STING-Dependent Cytosolic DNA Sensing Mediates Innate Immune Recognition of Immunogenic Tumors

SENG-RYONG WOO; MERCEDES BEATRIZ FUERTES; LETICIA CORRALES; STEFANI SPRANGER; MICHAEL J. FURDYNA; MICHAEL M.Y. LEUNG; RYAN DUGGAN; YING WANG; GLEN N. BARBER; KATHERINE A. FITZGERALD; MARIA-LUISA ALEGRE; THOMAS F. GAJEWSKI

IMMUNITY

CELL PRESS

Lugar: United States; Año: 2014 vol. 41 p. 830 - 842

1074-7613

Spontaneous T cell responses against tumors occur frequently and have prognostic value in patients. The mechanism of innate immune sensing of immunogenic tumors leading to adaptive T cell responses remains undefined, although type I interferons (IFNs) are implicated in this process. We found that spontaneous CD8+ T cell priming against tumors was defective in mice lacking stimulator of interferon genes complex (STING), but not other innate signaling pathways, suggesting involvement of a cytosolic DNA sensing pathway.
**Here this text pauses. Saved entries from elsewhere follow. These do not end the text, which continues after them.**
This is an optimization exercise on Yosys and OpenROAD, whose aim is small area, not a production implementation.
Where RTL was checked, it was by simulation tests only, not by an equivalence proof against the original.
Function not checked in runs 1, 5 and 6: the RTL went through the layout flow alone.
The flow treats the clock pin as an ideal source, which a real chip does not have.
Power figures rest on the tool's default switching activity, not on a simulated workload.

File: flow/constraint.sdc
create_clock -name core_clock -period 3.0 [get_ports {Hclk}]
set_input_delay 0.6000 -clock core_clock [delete_from_list [all_inputs] [get_ports {Hclk}]]
set_output_delay 0.6000 -clock core_clock [all_outputs]
set_load 0.01 [all_outputs]
File: flow/config.mk
export PLATFORM = sky130hd
export DESIGN_NAME = BridgeTop
export DESIGN_NICKNAME = BridgeTop
export VERILOG_FILES = /design/flow/design.v
export SDC_FILE = /design/flow/constraint.sdc
export NUM_CORES = 4
export LEC_CHECK = 0
export CAP_MARGIN = 20
export CORE_MARGIN = 2
export CORE_UTILIZATION = 40
export GPL_TIMING_DRIVEN = 0
export SLEW_MARGIN = 20
export BUFFER_PORTS_ARGS = -buffer_cell sky130_fd_sc_hd__buf_1
export POST_FLOORPLAN_TCL = /design/flow/flow/downsize.tcl
export CTS_ARGS = -sink_clustering_enable -repair_clock_nets -dont_use_dummy_load -buf_list sky130_fd_sc_hd__clkbuf_4 -root_buf sky130_fd_sc_hd__clkbuf_8
File: flow/flow/extra.mk
export BUFFER_PORTS_ARGS = -buffer_cell sky130_fd_sc_hd__buf_1
export POST_FLOORPLAN_TCL = @FLOWDIR@/downsize.tcl
export CTS_ARGS = -sink_clustering_enable -repair_clock_nets -dont_use_dummy_load -buf_list sky130_fd_sc_hd__clkbuf_4 -root_buf sky130_fd_sc_hd__clkbuf_8
File: flow/standard.sh
#!/bin/bash
# synth_recipe.tcl (not shown) runs the flow's synth.tcl, then flattens the netlist and writes it again
# the make line also repeats each setting of config.mk as NAME=value (left out here)
make -C /OpenROAD-flow-scripts/flow DESIGN_CONFIG=/design/flow/config.mk WORK_HOME=/design/flow/orfs CLKGATE_MAP_FILE= SYNTH_SCRIPT=/design/flow/synth_recipe.tcl "${@:-finish}"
In vitro, IFN-β production and dendritic cell activation were triggered by tumor-cell-derived DNA, via cyclic-GMP-AMP synthase (cGAS), STING, and interferon regulatory factor 3 (IRF3). In the tumor microenvironment in vivo, tumor cell DNA was detected within host antigen-presenting cells, which correlated with STING pathway activation and IFN-β production. Our results demonstrate that a major mechanism for innate immune sensing of cancer occurs via the host STING pathway, with major implications for cancer immunotherapy.